◆ The input
$ cat src/rtl/reg_write_arbiter.sv
// Three-requester write arbiter feeding one register-file write port, with a registered write stage.
// Define REG_WRITE_ARB_ROUND_ROBIN_EN for rotating priority; otherwise requester 0 > 1 > 2.
module reg_write_arbiter #(
  parameter int XLEN = 32
) (
  input  logic            clk,
  input  logic            rst,
  input  logic [2:0]      req,
  input  logic [4:0]      rd0,
  input  logic [4:0]      rd1,
  input  logic [4:0]      rd2,
  input  logic [XLEN-1:0] data0,
  input  logic [XLEN-1:0] data1,
  input  logic [XLEN-1:0] data2,
  input  logic            flush,
  output logic [2:0]      gnt,
  output logic            wr_en,
  output logic [4:0]      wr_addr,
  output logic [XLEN-1:0] wr_data,
  output logic [1:0]      gnt_id
);

  logic [1:0]      start;
  logic [1:0]      win;
  logic            xfer;
  logic [2:0]      sum;
  logic [1:0]      cand;
  logic [4:0]      sel_rd;
  logic [XLEN-1:0] sel_data;

`ifdef REG_WRITE_ARB_ROUND_ROBIN_EN
  logic [1:0] ptr;

  assign start = ptr;

  // Pointer moves just past the winner; never reaches 3.
  always_ff @(posedge clk or posedge rst) begin
    if (rst) begin
      ptr <= 2'd0;
    end else if (xfer) begin
      ptr <= (win == 2'd2) ? 2'd0 : win + 2'd1;
    end
  end
`else
  assign start = 2'd0;
`endif

  // Grant depends only on req, flush, rst and the search start.
  always_comb begin
    gnt  = '0;
    win  = '0;
    xfer = 1'b0;
    sum  = '0;
    cand = '0;
    if (!rst && !flush) begin
      for (int k = 0; k < 3; k++) begin
        sum = {1'b0, start} + 3'(k);
        if (sum >= 3'd3) sum = sum - 3'd3;
        cand = sum[1:0];
        if (!xfer && req[cand]) begin
          xfer      = 1'b1;
          win       = cand;
          gnt[cand] = 1'b1;
        end
      end
    end
  end

  always_comb begin
    sel_rd   = rd0;
    sel_data = data0;
    case (win)
      2'd1: begin
        sel_rd   = rd1;
        sel_data = data1;
      end
      2'd2: begin
        sel_rd   = rd2;
        sel_data = data2;
      end
      default: ;
    endcase
  end

  // Writes to x0 are accepted from the requester but never reach the register file.
  always_ff @(posedge clk or posedge rst) begin
    if (rst) begin
      wr_en   <= 1'b0;
      wr_addr <= '0;
      wr_data <= '0;
      gnt_id  <= '0;
    end else if (xfer) begin
      wr_en   <= (sel_rd != 5'd0);
      wr_addr <= sel_rd;
      wr_data <= sel_data;
      gnt_id  <= win;
    end else begin
      wr_en   <= 1'b0;
    end
  end

endmodule

$ cat config.mk
export PLATFORM = sky130hd
export DESIGN_NAME = reg_write_arbiter
export DESIGN_NICKNAME = d
export VERILOG_FILES = /design/src/rtl/reg_write_arbiter.sv
export SDC_FILE = /design/constraint.sdc
export NUM_CORES = 1
export LEC_CHECK = 0
export BUFFER_PORTS_ARGS = -buffer_cell sky130_fd_sc_hd__buf_2
export CORE_MARGIN = 3
export CORE_UTILIZATION = 42
export DETAILED_ROUTE_END_ITERATION = 10
export PLACE_DENSITY = 0.8
export SYNTH_ARGS = -nofsm -noshare
export SYNTH_HDL_FRONTEND = slang
export SYNTH_SLANG_ARGS = --single-unit
export TNS_END_PERCENT = 1
$ cat constraint.sdc
create_clock -name clk -period 1.3 [get_ports clk]
set_input_delay 0.065 -clock clk [delete_from_list [all_inputs] [get_ports clk]]
set_output_delay 0.065 -clock clk [all_outputs]
set_load 0.02 [all_outputs]
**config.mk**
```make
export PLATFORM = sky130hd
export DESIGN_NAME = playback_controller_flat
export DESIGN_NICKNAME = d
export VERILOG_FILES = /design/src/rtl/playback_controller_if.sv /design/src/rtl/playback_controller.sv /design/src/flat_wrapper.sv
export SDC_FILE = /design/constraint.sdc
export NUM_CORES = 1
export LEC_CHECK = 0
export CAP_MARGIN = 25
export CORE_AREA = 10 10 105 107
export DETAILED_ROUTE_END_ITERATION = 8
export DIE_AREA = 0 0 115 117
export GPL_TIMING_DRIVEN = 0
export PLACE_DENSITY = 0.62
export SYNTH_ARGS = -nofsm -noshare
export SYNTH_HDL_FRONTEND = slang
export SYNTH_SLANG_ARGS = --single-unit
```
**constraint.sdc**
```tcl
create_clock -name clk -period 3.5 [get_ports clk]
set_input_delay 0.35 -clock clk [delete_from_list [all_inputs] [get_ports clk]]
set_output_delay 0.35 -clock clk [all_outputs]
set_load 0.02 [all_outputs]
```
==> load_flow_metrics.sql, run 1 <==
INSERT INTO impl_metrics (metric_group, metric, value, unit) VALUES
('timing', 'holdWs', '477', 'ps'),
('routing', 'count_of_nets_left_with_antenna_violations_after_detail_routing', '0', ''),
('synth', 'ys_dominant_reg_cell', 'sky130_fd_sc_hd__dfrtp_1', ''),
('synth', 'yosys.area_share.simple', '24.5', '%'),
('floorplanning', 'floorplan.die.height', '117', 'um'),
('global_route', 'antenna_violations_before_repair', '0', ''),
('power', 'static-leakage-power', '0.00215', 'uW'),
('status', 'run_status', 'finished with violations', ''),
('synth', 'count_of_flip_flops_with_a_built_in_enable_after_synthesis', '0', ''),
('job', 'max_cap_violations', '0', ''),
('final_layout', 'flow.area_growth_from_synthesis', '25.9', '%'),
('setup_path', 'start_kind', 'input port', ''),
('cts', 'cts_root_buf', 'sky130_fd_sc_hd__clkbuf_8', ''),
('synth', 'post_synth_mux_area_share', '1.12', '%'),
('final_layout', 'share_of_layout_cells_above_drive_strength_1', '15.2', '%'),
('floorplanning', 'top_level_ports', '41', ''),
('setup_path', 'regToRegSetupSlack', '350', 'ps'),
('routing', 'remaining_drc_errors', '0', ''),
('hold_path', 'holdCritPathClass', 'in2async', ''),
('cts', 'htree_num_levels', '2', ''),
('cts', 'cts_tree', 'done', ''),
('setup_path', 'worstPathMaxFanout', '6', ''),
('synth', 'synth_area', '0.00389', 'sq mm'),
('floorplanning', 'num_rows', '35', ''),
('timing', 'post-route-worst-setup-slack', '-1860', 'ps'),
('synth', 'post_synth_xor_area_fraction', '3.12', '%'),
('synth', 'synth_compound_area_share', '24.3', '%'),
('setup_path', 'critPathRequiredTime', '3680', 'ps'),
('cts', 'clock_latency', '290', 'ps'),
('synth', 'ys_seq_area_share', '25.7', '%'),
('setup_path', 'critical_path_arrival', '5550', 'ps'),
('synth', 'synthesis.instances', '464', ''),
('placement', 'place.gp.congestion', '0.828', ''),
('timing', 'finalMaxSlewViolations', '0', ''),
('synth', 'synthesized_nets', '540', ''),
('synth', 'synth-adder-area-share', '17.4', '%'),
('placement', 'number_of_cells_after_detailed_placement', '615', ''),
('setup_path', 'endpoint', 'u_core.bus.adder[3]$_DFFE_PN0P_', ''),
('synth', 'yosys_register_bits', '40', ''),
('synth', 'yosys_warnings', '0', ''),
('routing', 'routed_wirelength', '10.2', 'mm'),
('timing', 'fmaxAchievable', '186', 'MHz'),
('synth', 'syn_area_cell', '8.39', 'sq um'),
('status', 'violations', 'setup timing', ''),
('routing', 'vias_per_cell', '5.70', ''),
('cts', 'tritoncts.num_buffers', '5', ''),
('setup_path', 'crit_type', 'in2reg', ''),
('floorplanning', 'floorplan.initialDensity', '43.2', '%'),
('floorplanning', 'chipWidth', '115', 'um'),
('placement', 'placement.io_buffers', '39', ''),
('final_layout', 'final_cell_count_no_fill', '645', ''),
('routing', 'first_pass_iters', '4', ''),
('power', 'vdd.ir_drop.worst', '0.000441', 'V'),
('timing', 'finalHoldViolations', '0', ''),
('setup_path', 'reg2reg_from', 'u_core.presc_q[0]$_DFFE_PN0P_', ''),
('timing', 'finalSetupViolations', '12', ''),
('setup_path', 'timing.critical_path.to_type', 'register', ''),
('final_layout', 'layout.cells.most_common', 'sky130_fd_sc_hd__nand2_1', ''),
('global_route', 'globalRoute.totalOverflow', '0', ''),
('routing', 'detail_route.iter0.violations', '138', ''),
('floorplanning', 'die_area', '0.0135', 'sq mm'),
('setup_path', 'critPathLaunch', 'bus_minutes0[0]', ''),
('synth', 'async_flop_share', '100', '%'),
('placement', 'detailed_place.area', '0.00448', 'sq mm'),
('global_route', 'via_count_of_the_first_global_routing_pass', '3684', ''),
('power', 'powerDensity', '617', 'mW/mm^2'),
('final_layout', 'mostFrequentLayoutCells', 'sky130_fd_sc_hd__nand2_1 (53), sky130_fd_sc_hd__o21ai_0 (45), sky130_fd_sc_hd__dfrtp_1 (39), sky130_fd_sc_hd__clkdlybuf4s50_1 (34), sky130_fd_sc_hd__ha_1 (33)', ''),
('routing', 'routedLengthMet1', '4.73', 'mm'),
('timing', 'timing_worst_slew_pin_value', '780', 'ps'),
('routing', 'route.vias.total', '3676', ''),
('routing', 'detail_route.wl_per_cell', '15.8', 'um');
$ cat config.mk
export PLATFORM = sky130hd
export DESIGN_NAME = mux_nx_pipe
export DESIGN_NICKNAME = d
export VERILOG_FILES = /design/src/rtl/mux_nx_pipe.sv
export SDC_FILE = /design/constraint.sdc
export NUM_CORES = 1
export LEC_CHECK = 0
export CAP_MARGIN = 20
export CORE_MARGIN = 1
export CORE_UTILIZATION = 43
export DETAILED_ROUTE_END_ITERATION = 10
export PLACE_DENSITY = 0.85
export SYNTH_ARGS = -nofsm -noshare
export SYNTH_HDL_FRONTEND = slang
export SYNTH_SLANG_ARGS = --single-unit
export TNS_END_PERCENT = 20
$ cat constraint.sdc
create_clock -name clk -period 2.3 [get_ports clk]
set_input_delay 0.46 -clock clk [delete_from_list [all_inputs] [get_ports clk]]
set_output_delay 0.46 -clock clk [all_outputs]
set_load 0.02 [all_outputs]
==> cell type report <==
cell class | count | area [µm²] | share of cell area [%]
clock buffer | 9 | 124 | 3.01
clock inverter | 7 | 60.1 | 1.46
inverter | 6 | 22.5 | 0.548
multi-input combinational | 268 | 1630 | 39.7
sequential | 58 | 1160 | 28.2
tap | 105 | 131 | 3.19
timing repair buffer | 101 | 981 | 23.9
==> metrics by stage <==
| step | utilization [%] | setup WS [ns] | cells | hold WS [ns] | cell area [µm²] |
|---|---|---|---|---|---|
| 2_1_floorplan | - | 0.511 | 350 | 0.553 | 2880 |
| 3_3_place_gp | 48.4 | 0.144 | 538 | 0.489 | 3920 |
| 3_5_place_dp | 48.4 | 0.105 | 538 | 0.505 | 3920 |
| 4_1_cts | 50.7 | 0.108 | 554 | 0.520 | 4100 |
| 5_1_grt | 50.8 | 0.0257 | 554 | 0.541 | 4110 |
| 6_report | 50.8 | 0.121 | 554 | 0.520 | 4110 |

◆ Exercise prompt
Only an exact reproduction of the lines from the one with "timing repair buffer | 101 | 981 | 23.9" to the end of the listing is expected.

◆ Solved problem
timing repair buffer | 101 | 981 | 23.9
==> metrics by stage <==
| step | utilization [%] | setup WS [ns] | cells | hold WS [ns] | cell area [µm²] |
|---|---|---|---|---|---|
| 2_1_floorplan | - | 0.511 | 350 | 0.553 | 2880 |
| 3_3_place_gp | 48.4 | 0.144 | 538 | 0.489 | 3920 |
| 3_5_place_dp | 48.4 | 0.105 | 538 | 0.505 | 3920 |
| 4_1_cts | 50.7 | 0.108 | 554 | 0.520 | 4100 |
| 5_1_grt | 50.8 | 0.0257 | 554 | 0.541 | 4110 |
| 6_report | 50.8 | 0.121 | 554 | 0.520 | 4110 |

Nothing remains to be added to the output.